Eine einfache Antwort auf die Frage gibt es nicht, heißt: "ACAB" ist nicht pauschal strafbar, aber auch nicht pauschal erlaubt.
Bei "ACAB" handelt es sich um eine sogenannte Kollektivbeleidigung. Zwar kann man auch ein Kollektiv beleidigen, allerdings nur, wenn dieses hinreichend abgrenzbar ist. Maßgeblich ist hier, dass sich ein Gruppe von Personen, in diesen Fall von Polizist:innen, klar bestimmt werden kann – dann ist es schon vorgekommen, dass ein Gericht eine Beleidigung bejaht hat.
Bezieht sich der Code hingegen auf eine unbestimmte Gruppe, also die Polizei als Ganzes, gilt die Verwendung nicht als Beleidigung.
Schlicht, weil die Beleidigung, geregelt in Paragraph 185 Strafgesetzbuch, die Ehre einer Person schützt. Die Rechtsprechung argumentiert, dass die Aussage in dem Fall nicht spezifisch genug ist, um einzelne Polizist:innen in ihrer Ehre zu verletzen.
Zurück zum Eklat um Jette Nietzard. Die sich auf Instagram in ihrer Story mit einem "ACAB"-Pulli gezeigt hat; auf dem Kopf trug sie eine Cap mit der Aufschrift "Eat the rich". Dazu fragte sie ihre Community in einem Sticker, welches Kleidungsstück Julia Klöckner – Bundestagspräsidentin und CDU-Politikerin – schlimmer finden würde.
Dass sich Nietzard damit auf eine bestimmt, individuelle und abgrenzbare Gruppe Polizist:innen bezieht, ist nicht ersichtlich. Es wäre daher unwahrscheinlich, dass ein Gericht in diesem Fall eine Beleidigung annehmen würde.
Das deckt natürlich nur die rechtliche Komponente ab; aus den Kreisen der Polizei hat man sich trotzdem von dem Verhalten der Sprecherin der Jugendorganisation angegriffen gefühlt.
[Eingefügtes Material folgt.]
build 89:
// attitude_estimation
module attitude_estimation(
    input clk,
    input reset,
    output SCLK,
    output MOSI,
    input  MISO_G,
    output SS_G,
    input  MISO_A,
    output SS_A,
    output [15:0] gyro_x,
    output [15:0] gyro_y,
    output [15:0] accl_x,
    output [15:0] accl_y,
    output [15:0] accl_z
    );
export LEC_CHECK = 0
export ABC_AREA = 0
export CAP_MARGIN = 20
export CORE_ASPECT_RATIO = 1.04
export CORE_MARGIN = 2
export CORE_UTILIZATION = 70
export GPL_ROUTABILITY_DRIVEN = 1
export GPL_TIMING_DRIVEN = 1
export MAX_ROUTING_LAYER = met4
export SLEW_MARGIN = 20
export TNS_END_PERCENT = 40
create_clock -name core_clock -period 15.1 [get_ports {clk}]
run.sh (not shown) runs the stock make flow with config.mk's settings and CLKGATE_MAP_FILE=.
Build 89 finished every stage and its layout cleared the timing, DRC and antenna checks.
## Diff of input files: build 68 against build 89
- MAX_ROUTING_LAYER no longer set, was met4
- ABC_AREA no longer set, was 0
- PLACE_DENSITY_LB_ADDON now 0.0, previously not set
- CORE_ASPECT_RATIO no longer set, was 1.04
- TNS_END_PERCENT no longer set, was 40
- GPL_TIMING_DRIVEN no longer set, was 1
- GPL_ROUTABILITY_DRIVEN no longer set, was 1
- the clock period (ns, I/O delays scaled along) now 11.0, was 15.1
### Flow results
The flow for build 68 finished, though final verification flagged setup timing.
Share of cell area taken by flip-flops and latches (higher): build 89
Relative to build 89, the final design instance area without fill of build 68 is higher by about 20%.
Compared with build 89, build 68 shows core utilization higher by 15 points.
For build 88, these inputs were changed with respect to build 68:
- swapping 70 for 26 in CORE_UTILIZATION
- clearing PLACE_DENSITY_LB_ADDON, which used to be 0.0
- swapping 11.0 for 14.6 in the clock period (ns, I/O delays scaled along)
Results
Build 88: flow completed, timing, DRC and antenna clean. Looking at worst hold slack across build 68 and build 88, the one that comes out higher is build 68. Going from build 68 to build 88, largest net degree at the start of global routing fell 23%, setup TNS after final layout went up by 20890 ps, effective utilization at floorplan saw a decrease. Compared to build 68, build 88 shows a wider setup margin. Across both runs, area of all placed cells without fillers was lower for build 88 than for build 68. As far as multiplexer share of the synthesized area goes, build 68 and build 88 are indistinguishable; the numbers are identical. Taking build 88 over build 68, the total area of multi-input combinational cells ratio works out to 0.919. Between build 68 and build 88, the combinational share of power figures differ only marginally. Build 88 vs build 68 — global-route usage dropped 23 points. Measured against each other, build 68 and build 88 differ in relative area of non-clock buffer cells in the final design, the higher figure coming from build 68.

* * *

attitude_estimation again, from the RTL that the note above started with.
==> flow/config.mk <==
export PLATFORM = sky130hd
export DESIGN_NAME = attitude_estimation
export DESIGN_NICKNAME = attitude_estimation
export VERILOG_FILES = /design/flow/design.v
export SDC_FILE = /design/flow/constraint.sdc
export NUM_CORES = 4
export LEC_CHECK = 0
export CAP_MARGIN = 20
export CELL_PAD_IN_SITES_GLOBAL_PLACEMENT = 2
export CORE_ASPECT_RATIO = 0.95
export CORE_MARGIN = 7
export CORE_UTILIZATION = 65
export CTS_CLUSTER_DIAMETER = 21
export CTS_CLUSTER_SIZE = 31
export GPL_ROUTABILITY_DRIVEN = 0
export GPL_TIMING_DRIVEN = 1
export HOLD_SLACK_MARGIN = 0.22
export MIN_ROUTING_LAYER = met2
export PLACE_DENSITY_LB_ADDON = 0.0
export SETUP_SLACK_MARGIN = 2.77
export SLEW_MARGIN = 35
==> flow/constraint.sdc <==
create_clock -name core_clock -period 16.0 [get_ports {clk}]
set_input_delay 3.2000 -clock core_clock [delete_from_list [all_inputs] [get_ports {clk}]]
set_output_delay 3.2000 -clock core_clock [all_outputs]
set_load 0.01 [all_outputs]
The starting point did not get past global placement without I/O.
Edit:
==> flow/config.mk (replaced) <==
export PLATFORM = sky130hd
export DESIGN_NAME = attitude_estimation
export DESIGN_NICKNAME = attitude_estimation
export VERILOG_FILES = /design/flow/design.v
export SDC_FILE = /design/flow/constraint.sdc
export NUM_CORES = 4
export LEC_CHECK = 0
export CAP_MARGIN = 20
export CORE_MARGIN = 2
export CORE_UTILIZATION = 65
export MAX_ROUTING_LAYER = met4
export SLEW_MARGIN = 20
==> flow/constraint.sdc (replaced) <==
create_clock -name core_clock -period 10.8 [get_ports {clk}]
set_input_delay 2.1600 -clock core_clock [delete_from_list [all_inputs] [get_ports {clk}]]
set_output_delay 2.1600 -clock core_clock [all_outputs]
set_load 0.01 [all_outputs]
Now the flow finished but failed the layout checks on negative setup slack.
Synthesized area stays the same.
Die area falls by 7.5%.
Synthesized cell count is unchanged.
Edit:
--- a/flow/config.mk
+++ b/flow/config.mk
@@ -9,4 +9,3 @@
 export CORE_MARGIN = 2
-export CORE_UTILIZATION = 65
-export MAX_ROUTING_LAYER = met4
+export CORE_UTILIZATION = 40
 export SLEW_MARGIN = 20
==> flow/constraint.sdc (replaced) <==
create_clock -name core_clock -period 14.6 [get_ports {clk}]
set_input_delay 2.9200 -clock core_clock [delete_from_list [all_inputs] [get_ports {clk}]]
set_output_delay 2.9200 -clock core_clock [all_outputs]
set_load 0.01 [all_outputs]
Now the flow went through all stages and came out clean.
Flip-flop count stays the same.
Total power decreases by 27%.
Area after synthesis stays the same.
Worst setup slack improved by 1.5 ns.
Routed wire length came out lower by 10%.
Sequential share of layout area climbs by 1.5 points.
First-iteration DRC count goes down by 28%.
Critical path depth went down by 2.
Die size goes up by 61%.
Design area came out lower by 14%.
Register-to-register slack gains 1.5 ns.
Edit:
--- a/flow/config.mk
+++ b/flow/config.mk
@@ -7,5 +7,8 @@
 export LEC_CHECK = 0
+export ABC_AREA = 1
 export CAP_MARGIN = 20
 export CORE_MARGIN = 2
-export CORE_UTILIZATION = 40
+export CORE_UTILIZATION = 70
+export CTS_CLUSTER_DIAMETER = 206
+export PLACE_DENSITY_LB_ADDON = 0.01
 export SLEW_MARGIN = 20
==> flow/constraint.sdc (replaced) <==
create_clock -name core_clock -period 10.9 [get_ports {clk}]
set_input_delay 2.1800 -clock core_clock [delete_from_list [all_inputs] [get_ports {clk}]]
set_output_delay 2.1800 -clock core_clock [all_outputs]
set_load 0.01 [all_outputs]
Routed wire length rises by 24%.
Global-route usage came out higher by 17 points.
Area after synthesis went up by 7.5%.
Via count is higher by 26%.
Setup slack is worse by 0.56 ns.
Sequential power grows by 35%.
Clock power rises by 39%.
Die area decreases by 38%.
Worst hold slack degrades by 0.019 ns.

* * *

== run 1 ==
Starting RTL as in the previous note.
export LEC_CHECK = 0
export ABC_AREA = 0
export CAP_MARGIN = 20
export CORE_MARGIN = 2
export CORE_UTILIZATION = 72
export GPL_ROUTABILITY_DRIVEN = 1
export GPL_TIMING_DRIVEN = 1
export MAX_ROUTING_LAYER = met4
export PLACE_DENSITY_LB_ADDON = 0.0
export SLEW_MARGIN = 20
export TNS_END_PERCENT = 40
create_clock -name core_clock -period 11.2 [get_ports {clk}]
Run 1: all stages done; final checks FAILED (negative setup slack).
For run 2, these inputs were changed with respect to run 1:
# run 1
export LEC_CHECK = 0
export ABC_AREA = 0
export CAP_MARGIN = 20
export CORE_MARGIN = 2
export CORE_UTILIZATION = 72
export GPL_ROUTABILITY_DRIVEN = 1
export GPL_TIMING_DRIVEN = 1
export MAX_ROUTING_LAYER = met4
export PLACE_DENSITY_LB_ADDON = 0.0
export SLEW_MARGIN = 20
export TNS_END_PERCENT = 40
create_clock -name core_clock -period 11.2 [get_ports {clk}]
# run 2
export LEC_CHECK = 0
export ABC_AREA = 0
export CAP_MARGIN = 20
export CORE_MARGIN = 2
export CORE_UTILIZATION = 58
export GPL_ROUTABILITY_DRIVEN = 1
export GPL_TIMING_DRIVEN = 1
export MAX_ROUTING_LAYER = met4
export SETUP_SLACK_MARGIN = 2.38
export SLEW_MARGIN = 20
export TNS_END_PERCENT = 5
create_clock -name core_clock -period 9.39 [get_ports {clk}]
--- outcome ---
Run 2 vs run 1 — non-clock buffer count climbed by more than 100%. | run 2 | all stages done | FAIL | negative setup slack |. In the tables for run 2 and run 1, first-pass GRT wire length reads higher with run 2. Status: clock transition time at the flip-flop clock pins of the worst setup and hold paths parity (run 2, run 1). In the flow results for run 2 and run 1, the post-CTS setup buffer count is smaller on run 2. Re final net count: run 2 is about 12% up on run 1. Compared run 2 vs run 1, and power is up in run 2. Compared with run 1, run 2 shows a higher switching power of the nets.
## Diff of input files: run 3 against run 2
# run 2
export LEC_CHECK = 0
export ABC_AREA = 0
export CAP_MARGIN = 20
export CORE_MARGIN = 2
export CORE_UTILIZATION = 58
export GPL_ROUTABILITY_DRIVEN = 1
export GPL_TIMING_DRIVEN = 1
export MAX_ROUTING_LAYER = met4
export SETUP_SLACK_MARGIN = 2.38
export SLEW_MARGIN = 20
export TNS_END_PERCENT = 5
create_clock -name core_clock -period 9.39 [get_ports {clk}]
# run 3
export LEC_CHECK = 0
export CAP_MARGIN = 20
export CORE_MARGIN = 2
export CORE_UTILIZATION = 40
export SLEW_MARGIN = 20
create_clock -name core_clock -period 16.0 [get_ports {clk}]
## What came out
Run 3: full flow OK, the timing, DRC and antenna checks passed
In the reports for run 2 and run 3, the smaller number of buffers and inverters on the critical path belongs to run 3.
Run 3: worst setup slack after layout higher than run 2
Via count: run 3 < run 2
Inputs modified between run 3 and run 4:
# run 3
export LEC_CHECK = 0
export CAP_MARGIN = 20
export CORE_MARGIN = 2
export CORE_UTILIZATION = 40
export SLEW_MARGIN = 20
create_clock -name core_clock -period 16.0 [get_ports {clk}]
# run 4
export LEC_CHECK = 0
export CAP_MARGIN = 20
export CORE_ASPECT_RATIO = 1.21
export CORE_MARGIN = 2
export CORE_UTILIZATION = 65
export CTS_CLUSTER_SIZE = 12
export GPL_ROUTABILITY_DRIVEN = 1
export GPL_TIMING_DRIVEN = 1
export MIN_ROUTING_LAYER = met2
export PLACE_DENSITY_LB_ADDON = 0.0
export SLEW_MARGIN = 20
create_clock -name core_clock -period 16.0 [get_ports {clk}]
==> results <==
Compared with run 3, run 4 shows first-pass GRT wire length that has gone down by a few percent. For the post-detailed-placement half-perimeter wirelength, run 4 came in 5.7 mm lower than run 3 did. DRC violation total after the first TritonRoute iteration ends up lower on run 3. Between run 4 and run 3, it is run 4 whose post-layout period usage of the worst path is higher, by 0.21 points. Setup slack in run 4 is smaller than in run 3. When the final numbers for run 3 and run 4 were put side by side, the cell area turned out to be smaller in run 4.

* * *

== trial 10 ==
attitude_estimation again, from the RTL that the note above started with.
export LEC_CHECK = 0
export ABC_AREA = 0
export CAP_MARGIN = 20
export CORE_MARGIN = 2
export CORE_UTILIZATION = 70
export GPL_ROUTABILITY_DRIVEN = 1
export GPL_TIMING_DRIVEN = 1
export MAX_ROUTING_LAYER = met4
export PLACE_DENSITY_LB_ADDON = 0.0
export SLEW_MARGIN = 20
export TNS_END_PERCENT = 40
create_clock -name core_clock -period 11.4 [get_ports {clk}]
Layout checks on trial 10: not met. Flow itself completed; violations: setup timing.
[inputs] trial 70 vs trial 10
# trial 10
export LEC_CHECK = 0
export ABC_AREA = 0
export CAP_MARGIN = 20
export CORE_MARGIN = 2
export CORE_UTILIZATION = 70
export GPL_ROUTABILITY_DRIVEN = 1
export GPL_TIMING_DRIVEN = 1
export MAX_ROUTING_LAYER = met4
export PLACE_DENSITY_LB_ADDON = 0.0
export SLEW_MARGIN = 20
export TNS_END_PERCENT = 40
create_clock -name core_clock -period 11.4 [get_ports {clk}]
# trial 70
export LEC_CHECK = 0
export ABC_AREA = 0
export CAP_MARGIN = 20
export CELL_PAD_IN_SITES_DETAIL_PLACEMENT = 2
export CORE_ASPECT_RATIO = 1.18
export CORE_MARGIN = 2
export CORE_UTILIZATION = 41
export CTS_CLUSTER_SIZE = 82
export GPL_ROUTABILITY_DRIVEN = 1
export GPL_TIMING_DRIVEN = 1
export HOLD_SLACK_MARGIN = 0.22
export MAX_ROUTING_LAYER = met4
export SLEW_MARGIN = 20
export TNS_END_PERCENT = 40
create_clock -name core_clock -period 10.2 [get_ports {clk}]
- Trial 70 never completed; the flow aborted with a tool error in detailed placement (3_5_place_dp).
- Summary: with trial 10 as the reference, die outline area in trial 70 moved up by more than half.
- In trial 70 relative to trial 10, height of the die had gone up by more than a quarter.
- Compared with trial 10, trial 70 shows a x dimension of the die that is 49 µm higher.
- What trial 70 reported for area of the core region has to be multiplied by 0.58 to get the figure for trial 10.

* * *

== v22 ==
attitude_estimation again, from the RTL that the note above started with.
make LEC_CHECK=0 ABC_AREA=1 CAP_MARGIN=15 CELL_PAD_IN_SITES_DETAIL_PLACEMENT=1 CELL_PAD_IN_SITES_GLOBAL_PLACEMENT=1 CORE_ASPECT_RATIO=0.6 CORE_MARGIN=2 CORE_UTILIZATION=40 GPL_ROUTABILITY_DRIVEN=0 PLACE_DENSITY=0.87 SLEW_MARGIN=5 TNS_END_PERCENT=20 finish   # period 9.66 ns
In the summary table, v22 is marked failed, with error GRT-0232 raised in global routing (5_1_grt).
Relative to v22, the following input files were edited for v19:
==> flow/config.mk <==
export PLATFORM = sky130hd
export DESIGN_NAME = attitude_estimation
export DESIGN_NICKNAME = attitude_estimation
export VERILOG_FILES = /design/flow/design.v
export SDC_FILE = /design/flow/constraint.sdc
export NUM_CORES = 4
export LEC_CHECK = 0
export ABC_AREA = 1
export CAP_MARGIN = 15
export CORE_MARGIN = 2
export CORE_UTILIZATION = 72
export CTS_CLUSTER_DIAMETER = 87
export PLACE_DENSITY = 0.36
export SLEW_MARGIN = 20
==> flow/constraint.sdc <==
create_clock -name core_clock -period 11.4 [get_ports {clk}]
set_input_delay 2.2800 -clock core_clock [delete_from_list [all_inputs] [get_ports {clk}]]
set_output_delay 2.2800 -clock core_clock [all_outputs]
set_load 0.01 [all_outputs]
Notes after the runs:
Lower die area goes to v19 over v22. Number of synthesized flops with an enable pin: v19 vs v22 identical. Relative to v22, area of the placeable core has decreased by 45% in v19. Going from v22 to v19, detailed placer's ending HPWL went down by 41%; site row count went down by about 4.3%; x dimension of the die went down by about 40%; total instance count after detailed placement went down by 1649. The flow did not stop early for v19: all stages ran, and the layout cleared the timing, DRC and antenna checks.
The inputs of v44 differ from those of v19 as listed below.
-- flow/config.mk --
<<< v19, line 7
export LEC_CHECK = 0
export ABC_AREA = 1
export CAP_MARGIN = 15
export CORE_MARGIN = 2
export CORE_UTILIZATION = 72
export CTS_CLUSTER_DIAMETER = 87
export PLACE_DENSITY = 0.36
export SLEW_MARGIN = 20
>>> v44, line 7
export LEC_CHECK = 0
export CAP_MARGIN = 20
export CORE_MARGIN = 2
export CORE_UTILIZATION = 72
export SETUP_SLACK_MARGIN = 1.36
export SLEW_MARGIN = 20
==> flow/constraint.sdc <==
create_clock -name core_clock -period 5.42 [get_ports {clk}]
set_input_delay 1.0840 -clock core_clock [delete_from_list [all_inputs] [get_ports {clk}]]
set_output_delay 1.0840 -clock core_clock [all_outputs]
set_load 0.01 [all_outputs]
==> results <==
Flow for v44 halted at clock tree synthesis (4_1_cts), error code DPL-0038. Re horizontal die size: v44 is about 3.5% down on v19. Floorplan die height for v44 is lower than for v19. Summary — synthesized cell count, v44 relative to v19: lower, by 24%. v44 against v19: mean instance size in the synthesized netlist picked up an extra 1.6 um2; post-synthesis instance area saw a decrease.
Here is what was changed in the inputs of v52 compared with v44.
-- flow/config.mk --
<<< v44, line 7
export LEC_CHECK = 0
export CAP_MARGIN = 20
>>> v52, line 7
export LEC_CHECK = 0
export ABC_AREA = 1
export CAP_MARGIN = 20
<<< v44, line 10
export CORE_UTILIZATION = 72
export SETUP_SLACK_MARGIN = 1.36
export SLEW_MARGIN = 20
>>> v52, line 11
export CORE_UTILIZATION = 72
export CTS_CLUSTER_DIAMETER = 384
export SETUP_SLACK_MARGIN = 0.76
export SLEW_MARGIN = 20
==> flow/constraint.sdc <==
create_clock -name core_clock -period 6.19 [get_ports {clk}]
set_input_delay 1.2380 -clock core_clock [delete_from_list [all_inputs] [get_ports {clk}]]
set_output_delay 1.2380 -clock core_clock [all_outputs]
set_load 0.01 [all_outputs]
### Flow results
v52 did not make it past clock tree synthesis (4_1_cts), where a tool error ended it. Lower cell count in the Yosys report was reported by v44, not v52. Compared to v44, v52 was floorplanned on a bigger die. v52 vs v44 — mean post-synth cell area dropped by more than 10%. Going from v44 to v52, count of standard-cell rows went up, Yosys chip area increased by 3000 um2 relative to the old numbers, effective utilization at floorplan stayed essentially flat.
Setup changes, v52 to v8
-- flow/config.mk --
<<< v52, line 12
export CTS_CLUSTER_DIAMETER = 384
export SETUP_SLACK_MARGIN = 0.76
export SLEW_MARGIN = 20
>>> v8, line 12
export CTS_CLUSTER_DIAMETER = 384
export CTS_CLUSTER_SIZE = 98
export SETUP_SLACK_MARGIN = 1.11
export SLEW_MARGIN = 20
--- outcome ---
- v8: aborted in clock tree synthesis (4_1_cts) (tool error)
- From v8 to v52, cell area after placement did not move at all.
- Number of placed cells counting well taps essentially unchanged between v52 and v8.
- Changes observed in v8 relative to v52: worst-case setup slack after placement comparable, simple-gate share of the synthesized area comparable.
#### Input delta (v21 over v8)
==> flow/config.mk <==
export PLATFORM = sky130hd
export DESIGN_NAME = attitude_estimation
export DESIGN_NICKNAME = attitude_estimation
export VERILOG_FILES = /design/flow/design.v
export SDC_FILE = /design/flow/constraint.sdc
export NUM_CORES = 4
export LEC_CHECK = 0
export CAP_MARGIN = 15
export CORE_MARGIN = 2
export CORE_UTILIZATION = 72
export PLACE_DENSITY = 0.36
export SLEW_MARGIN = 20
==> flow/constraint.sdc <==
create_clock -name core_clock -period 10.8 [get_ports {clk}]
set_input_delay 2.1600 -clock core_clock [delete_from_list [all_inputs] [get_ports {clk}]]
set_output_delay 2.1600 -clock core_clock [all_outputs]
set_load 0.01 [all_outputs]
--- outcome ---
Sort v21 and v8 by fraction of the yosys area taken by sequential cells, ascending, and v8 comes first. From v8 to v21 the numbers moved as follows: initial standard-cell utilization of the core closely matched the old numbers; chip area from the yosys synthesis statistics decreased by 7.0% relative to the old numbers; total cell area at the placement stage decreased by 19% relative to the old numbers. Number of storage elements in the synthesis netlist came out exactly the same in v21 and v8. What the final checks of v21 revealed, after a flow that finished every stage, was a layout that fails on setup timing. Between v8 and v21, the flow reports number of distinct library cells after synthesis increasing by more than a quarter. The average cell area after synthesis of v21 exceeds that of v8 by about 22%. Taking v8 as the reference, in v21 count of input and output buffers did not really move; mapped cell area fell 7.0%; core box area went down 6.8%.
Power is estimated from default activity; no workload was simulated.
Ob nun zurecht oder nicht, das muss jede:r für sich selbst bewerten.
Jette Nietzard würde wohl aber auch nicht ein zweites Mal so vorgehen. "Ich glaube nicht, dass das der richtige Weg war, um auf die Probleme aufmerksam zu machen", sagt Nietzard im "stern"-Podcast "5-Minuten-Talk". Den Pulli besitze sie als "Privatperson" und die Instagram-Story habe sie auch als solche geteilt. "Dass ich als Sprecherin der Grünen Jugend damit auffalle, hätte mir vielleicht klar sein müssen".
An ihrer harten Kritik an der Polizei hält Nietzard aber fest. "Ich hasse natürlich nicht die Polizei als Ganzes. Aber was ich hasse, ist das System dahinter und wie es gerade aufgebaut ist", stellt sie klar. Sie bemängelte fehlende Polizeistudien, und dass es keine strukturelle Aufarbeitung von Gewalt und rassistischen Tendenzen gebe, die von der Polizei auch nicht transparent genug gemacht würden.